Defending the proposals, Kevin Andrews described the current system as “unsustainable”. Treasurer Joe Hockey echoed this sentiment in an address to the Sydney Institute. However these statements are undermined by a report from the Melbourne Institute of Applied Economic and Social Research, which identifies a decrease in the reliance of working-age Australians as well as pensioners on welfare.

Whether or not you accept the government’s insistence that it must address the “budget emergency,” the message it has sent in seeking to do so is clear: Australia’s most vulnerable will shoulder the burden. Support for students, the sick, the poor, the elderly and the unemployed is to be diminished at the same time as the carbon tax is being repealed. Worth, it seems, is determined by wealth.

Clive and the Carbon Tax

Incidentally, climate change and the carbon tax were prominent media fixtures this month.

The Coalition sought to repeal the Gillard government’s carbon tax, as well as abolish the Clean Energy Finance Corporation and the Climate Change Authority. This is following the abolition of the Climate Change Commission last year.

The Coalition passed the carbon tax repeal bill for a second time in the House of Representatives last week, however the bill’s passage through the Senate was uncertain.

It looked more secure after Clive Palmer announced his party will support the repeal in a surprising press conference appearance with former US Vice President, Al Gore. However, Palmer also revealed that incoming Palmer United Party Senators would vote against the abolition of the Clean Energy Finance Corporation and the Climate Change Authority, and any attempted revisions to the renewable energy target before the next election. A newly configured Senate will vote on the repeal in the coming weeks.

The Coalition’s stance on climate change has faced a lot of criticism, with Greens Senator Scott Ludlam urging Tony Abbot to call a double dissolution after he failed for the second time to abolish the Clean Energy Finance Corporation earlier this month.

And as UNESCO sent a clear message of disagreement with Abbott’s bid to delist areas of old growth forest in Tasmania, it seems that dissatisfaction with Tony Abbott’s environmental policies extends further than just his political opponents.

Asylum Seeker Secrecy

Despite a continued media focus on asylum seeker policies, the government’s secrecy on the issue has remained impenetrable.

The coalition has maintained its policy of silence on boat arrivals by refusing to comment on reports that a boat carrying more than 150 Tamil asylum seekers had been intercepted a few hundred kilometers off the coast of Christmas Island.
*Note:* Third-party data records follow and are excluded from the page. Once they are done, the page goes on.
## config.mk

```make
export PLATFORM = sky130hd
export DESIGN_NAME = sscc_core
export DESIGN_NICKNAME = d
export VERILOG_FILES = /design/src/sscc_pkg.sv /design/src/sscc_core.sv
export SDC_FILE = /design/constraint.sdc
export NUM_CORES = 1
export LEC_CHECK = 0
export BUFFER_PORTS_ARGS = -buffer_cell sky130_fd_sc_hd__clkbuf_2
export CELL_PAD_IN_SITES_DETAIL_PLACEMENT = 1
export CELL_PAD_IN_SITES_GLOBAL_PLACEMENT = 1
export CORE_ASPECT_RATIO = 1.75
export CORE_UTILIZATION = 35
export CTS_CLUSTER_DIAMETER = 60
export CTS_CLUSTER_SIZE = 8
export DETAILED_ROUTE_END_ITERATION = 10
export GPL_TIMING_DRIVEN = 0
export PLACE_DENSITY = 0.68
export SKIP_LAST_GASP = 1
export SYNTH_ARGS = -nofsm -noshare
export SYNTH_HDL_FRONTEND = slang
export SYNTH_SLANG_ARGS = --single-unit
```

## constraint.sdc

```tcl
create_clock -name CORE_CLK -period 6.8 [get_ports CORE_CLK]
set_clock_uncertainty 0.05 [all_clocks]
set_input_delay 0.68 -clock CORE_CLK [delete_from_list [all_inputs] [get_ports CORE_CLK]]
set_output_delay 0.68 -clock CORE_CLK [all_outputs]
set_load 0.03 [all_outputs]
```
Scott Morrison defended his silence saying that it was helping to stop the boats and accused the Labor and the Greens “doing the bidding of smugglers” by pressing him for answers.
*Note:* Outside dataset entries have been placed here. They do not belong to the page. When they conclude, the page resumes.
### src/mfp_port.sv
`timescale 1ns/1ns
module mfp_port
    import mfp_pkg::*;
(
    input wire logic CLK_SYS,
    input wire logic SYS_RST,
    input wire logic CLK_EN,
    // Register port from the serial configuration engine
    input wire logic [7:0] REG_ADDR,
    input wire logic REG_WR,
    input wire logic [7:0] REG_WDATA,
    input wire logic REG_RD,
    output logic [7:0] REG_RDATA,
    // Nonvolatile image and its load strobe
    input wire logic FLASH_LOAD,
    input wire mfp_flash_t FLASH_IMG,
    // Pins
    input wire logic [NPINS-1:0] PIN_I,
    output logic [NPINS-1:0] PIN_O,
    output logic [NPINS-1:0] PIN_OE,
    // Monitor logic
    input wire logic PRIMARY_FAULT,
    input wire logic SECONDARY_FAULT,
    input wire logic [NFLAGS-1:0] FAULT_FLAGS,
    input wire logic CURRENT_LIMIT,
    input wire logic WATCHDOG_EXPIRED,
    input wire logic EXT_FAULT_DRIVE,
    input wire logic [TMO_W-1:0] RST_TIMEOUT,
    // Decoded pin roles
    output logic RESET_OUT,
    output logic WATCHDOG_KICK,
    output logic EXT_FAULT_SEEN,
    output logic MARGIN_REQ
);

    ////////////////////////////////////////////////////////////////////
    // Declarations
    logic [7:0] out_lvl_q;
    logic [7:0] fsel_a_q;
    logic [7:0] fsel_b_q;
    logic [7:0] fsel_c_q;
    logic [7:0] drv_q;
    logic [7:0] rdata_q;
    logic [7:0] rdata_d;
    logic [NPINS-1:0] pin_meta_q;
    logic [NPINS-1:0] pin_s_q;
    logic [NPINS-1:0] pin_o_d;
    logic [NPINS-1:0] pin_oe_d;
    logic [NPINS-1:0] pin_o_q;
    logic [NPINS-1:0] pin_oe_q;
    logic [NPINS-1:0] mr_sel;
    logic [NPINS-1:0] kick_sel;
    logic [NPINS-1:0] ext_sel;
    logic [NPINS-1:0] margin_sel;
    logic [TMO_W-1:0] tmo_q;
    logic [TMO_W-1:0] tmo_d;
    logic rst_q;
    logic rst_d;
    logic kick_q;
    logic ext_q;
    logic margin_q;
    logic [NPINS*FSEL_W-1:0] fsel_all;
    mfp_src_t src;
    mfp_role_t role [NPINS];

    ////////////////////////////////////////////////////////////////////
    // Address decode
    wire hit_in = (REG_ADDR == ADDR_IN_LVL);
    wire hit_out = (REG_ADDR == ADDR_OUT_LVL);
    wire hit_a = (REG_ADDR == ADDR_FSEL_A);
    wire hit_b = (REG_ADDR == ADDR_FSEL_B);
    wire hit_c = (REG_ADDR == ADDR_FSEL_C);
    wire hit_drv = (REG_ADDR == ADDR_DRV);
    wire wr_ok = REG_WR & ~FLASH_LOAD;

    ////////////////////////////////////////////////////////////////////
    // Writable registers; flash load takes priority over a write
    always_ff @(posedge CLK_SYS)
    begin
        if (SYS_RST)
        begin
            out_lvl_q <= REG_RST;
            fsel_a_q <= REG_RST;
            fsel_b_q <= REG_RST;
            fsel_c_q <= REG_RST;
            drv_q <= REG_RST;
        end
        else if (CLK_EN)
        begin
            if (FLASH_LOAD)
            begin
                out_lvl_q <= FLASH_IMG.out_lvl;
                fsel_a_q <= FLASH_IMG.fsel_a;
                fsel_b_q <= FLASH_IMG.fsel_b;
                fsel_c_q <= FLASH_IMG.fsel_c;
                drv_q <= FLASH_IMG.drv;
            end
            if (wr_ok && hit_out)
                out_lvl_q <= REG_WDATA;
            if (wr_ok && hit_a)
                fsel_a_q <= REG_WDATA;
            if (wr_ok && hit_b)
                fsel_b_q <= REG_WDATA;
            if (wr_ok && hit_c)
                fsel_c_q <= REG_WDATA;
            if (wr_ok && hit_drv)
                drv_q <= REG_WDATA;
        end
    end

    ////////////////////////////////////////////////////////////////////
    // Read-back mux
    assign rdata_d = hit_in ? pin_s_q :
                     hit_out ? out_lvl_q :
                     hit_a ? fsel_a_q :
                     hit_b ? fsel_b_q :
                     hit_c ? fsel_c_q :
                     hit_drv ? drv_q :
                     RD_UNMAPPED;

    // Read data register
    always_ff @(posedge CLK_SYS)
    begin
        if (SYS_RST)
            rdata_q <= REG_RST;
        else if (CLK_EN && REG_RD)
            rdata_q <= rdata_d;
    end

    assign REG_RDATA = rdata_q;

    ////////////////////////////////////////////////////////////////////
    // Pin input synchroniser, two stages
    always_ff @(posedge CLK_SYS)
    begin
        if (SYS_RST)
        begin
            pin_meta_q <= REG_RST;
            pin_s_q <= REG_RST;
        end
        else if (CLK_EN)
        begin
            pin_meta_q <= PIN_I;
            pin_s_q <= pin_meta_q;
        end
    end

    ////////////////////////////////////////////////////////////////////
    // Function fields: pin n occupies bits 3n-3..3n-1 of {c,b,a}
    assign fsel_all = {fsel_c_q, fsel_b_q, fsel_a_q};

    // Sources toward the pins, one driver for the whole word
    assign src = '{
        primary_fault_out: PRIMARY_FAULT,
        secondary_fault_out: SECONDARY_FAULT,
        any_fault: |FAULT_FLAGS,
        current_limit_out: CURRENT_LIMIT,
        watchdog_expired_out: WATCHDOG_EXPIRED,
        ext_fault_drive: EXT_FAULT_DRIVE
    };

    ////////////////////////////////////////////////////////////////////
    // One decode cell per pin
    genvar gi;
    generate
        for (gi = 0; gi < NPINS; gi++)
        begin : g_pin
            mfp_pin_cell #(
                .PIN(gi)
            ) u_cell (
                .code(fsel_all[gi*FSEL_W +: FSEL_W]),
                .out_bit(out_lvl_q[gi]),
                .src(src),
                .role(role[gi])
            );
            // Driver: open-drain releases on a one
            assign pin_o_d[gi] = role[gi].level & ~drv_q[gi];
            assign pin_oe_d[gi] = role[gi].drive
                & (~drv_q[gi] | ~role[gi].level);
            assign mr_sel[gi] = role[gi].manual_reset_in;
            assign kick_sel[gi] = role[gi].watchdog_kick_in;
            assign ext_sel[gi] = role[gi].external_fault_io;
            assign margin_sel[gi] = role[gi].margin_in;
        end
    endgenerate

    ////////////////////////////////////////////////////////////////////
    // Pin output registers
    always_ff @(posedge CLK_SYS)
    begin
        if (SYS_RST)
        begin
            pin_o_q <= REG_RST;
            pin_oe_q <= REG_RST;
        end
        else if (CLK_EN)
        begin
            pin_o_q <= pin_o_d;
            pin_oe_q <= pin_oe_d;
        end
    end

    assign PIN_O = pin_o_q;
    assign PIN_OE = pin_oe_q;

    ////////////////////////////////////////////////////////////////////
    // Manual reset: hold while low, then count the timeout
    wire mr_low = |(mr_sel & ~pin_s_q);

    assign tmo_d = mr_low ? RST_TIMEOUT :
                   (tmo_q != TMO_ZERO) ? tmo_q - TMO_ONE :
                   TMO_ZERO;
    assign rst_d = mr_low | (tmo_q != TMO_ZERO);

    // Reset timer and output
    always_ff @(posedge CLK_SYS)
    begin
        if (SYS_RST)
        begin
            tmo_q <= TMO_ZERO;
            rst_q <= 1'b0;
        end
        else if (CLK_EN)
        begin
            tmo_q <= tmo_d;
            rst_q <= rst_d;
        end
    end

    assign RESET_OUT = rst_q;

    ////////////////////////////////////////////////////////////////////
    // Other input roles, from the synchronised pin levels
    always_ff @(posedge CLK_SYS)
    begin
        if (SYS_RST)
        begin
            kick_q <= 1'b0;
            ext_q <= 1'b0;
            margin_q <= 1'b0;
        end
        else if (CLK_EN)
        begin
            kick_q <= |(kick_sel & pin_s_q);
            ext_q <= |(ext_sel & ~pin_s_q);
            margin_q <= |(margin_sel & pin_s_q);
        end
    end

    assign WATCHDOG_KICK = kick_q;
    assign EXT_FAULT_SEEN = ext_q;
    assign MARGIN_REQ = margin_q;

endmodule // mfp_port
In choosing when to discuss the issues and when to keep quiet, Scott Morrison is better able to dictate the debate.

Scott Morrison also chose to avoid answering questions about the maximum sums paid by the government as part of “return packages” for asylum seekers. It was reported that people at offshore processing centres were being offered as much as $10,000 to return home. While Morrison was adamant that this has been standard practice for over a decade, he did not reveal how much the payments were, or whether those figures had been substantially increased under the Abbott government.
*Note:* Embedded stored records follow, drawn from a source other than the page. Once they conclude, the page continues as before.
## config.mk

```make
export PLATFORM = sky130hd
export DESIGN_NAME = ttg_guard
export DESIGN_NICKNAME = d
export VERILOG_FILES = /design/src/hdl/ttg_guard.v
export VERILOG_INCLUDE_DIRS = /design/src /design/src/shared
export SDC_FILE = /design/constraint.sdc
export NUM_CORES = 1
export LEC_CHECK = 0
export BUFFER_PORTS_ARGS = -buffer_cell sky130_fd_sc_hd__buf_4
export CAP_MARGIN = 20
export CORE_MARGIN = 2
export CORE_UTILIZATION = 50
export CTS_CLUSTER_DIAMETER = 40
export CTS_CLUSTER_SIZE = 30
export DETAILED_ROUTE_END_ITERATION = 6
export PLACE_DENSITY = 0.79
export REMOVE_ABC_BUFFERS = 1
export SLEW_MARGIN = 20
export SYNTH_ARGS = -nofsm -noshare
export SYNTH_HDL_FRONTEND = slang
export SYNTH_SLANG_ARGS = --single-unit
```

## constraint.sdc

```tcl
create_clock -name clk_sys -period 5.5 [get_ports clk_sys]
set_input_delay 0.55 -clock clk_sys [delete_from_list [all_inputs] [get_ports clk_sys]]
set_output_delay 0.55 -clock clk_sys [all_outputs]
set_load 0.01 [all_outputs]
```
In choosing when to discuss the issues and when to keep quiet, Scott Morrison is better able to dictate the debate. It is undoubtedly easier to hide behind slogans about stopping the boats if the public is effectively kept in the dark.

Also this week, the High Court of Australia ruled against the government’s cap on the number of protection visas granted to asylum seekers who arrive by boat. The coalition introduced the measure after failing to move provisions for temporary protection visas through the Senate late last year.

The High Court found that the government did not have the power to cap the visas, as it is incompatible with requirements under the current law that a visa be issued within 90 days if all relevant conditions are satisfied.

The court ordered the Immigration Minister to reconsider the visa applications of the two asylum seekers who brought the challenge in accordance with the law. If only the Court could order Scott Morrison to fulfill his responsibilities as Immigration Minister with compassion and respect for human rights.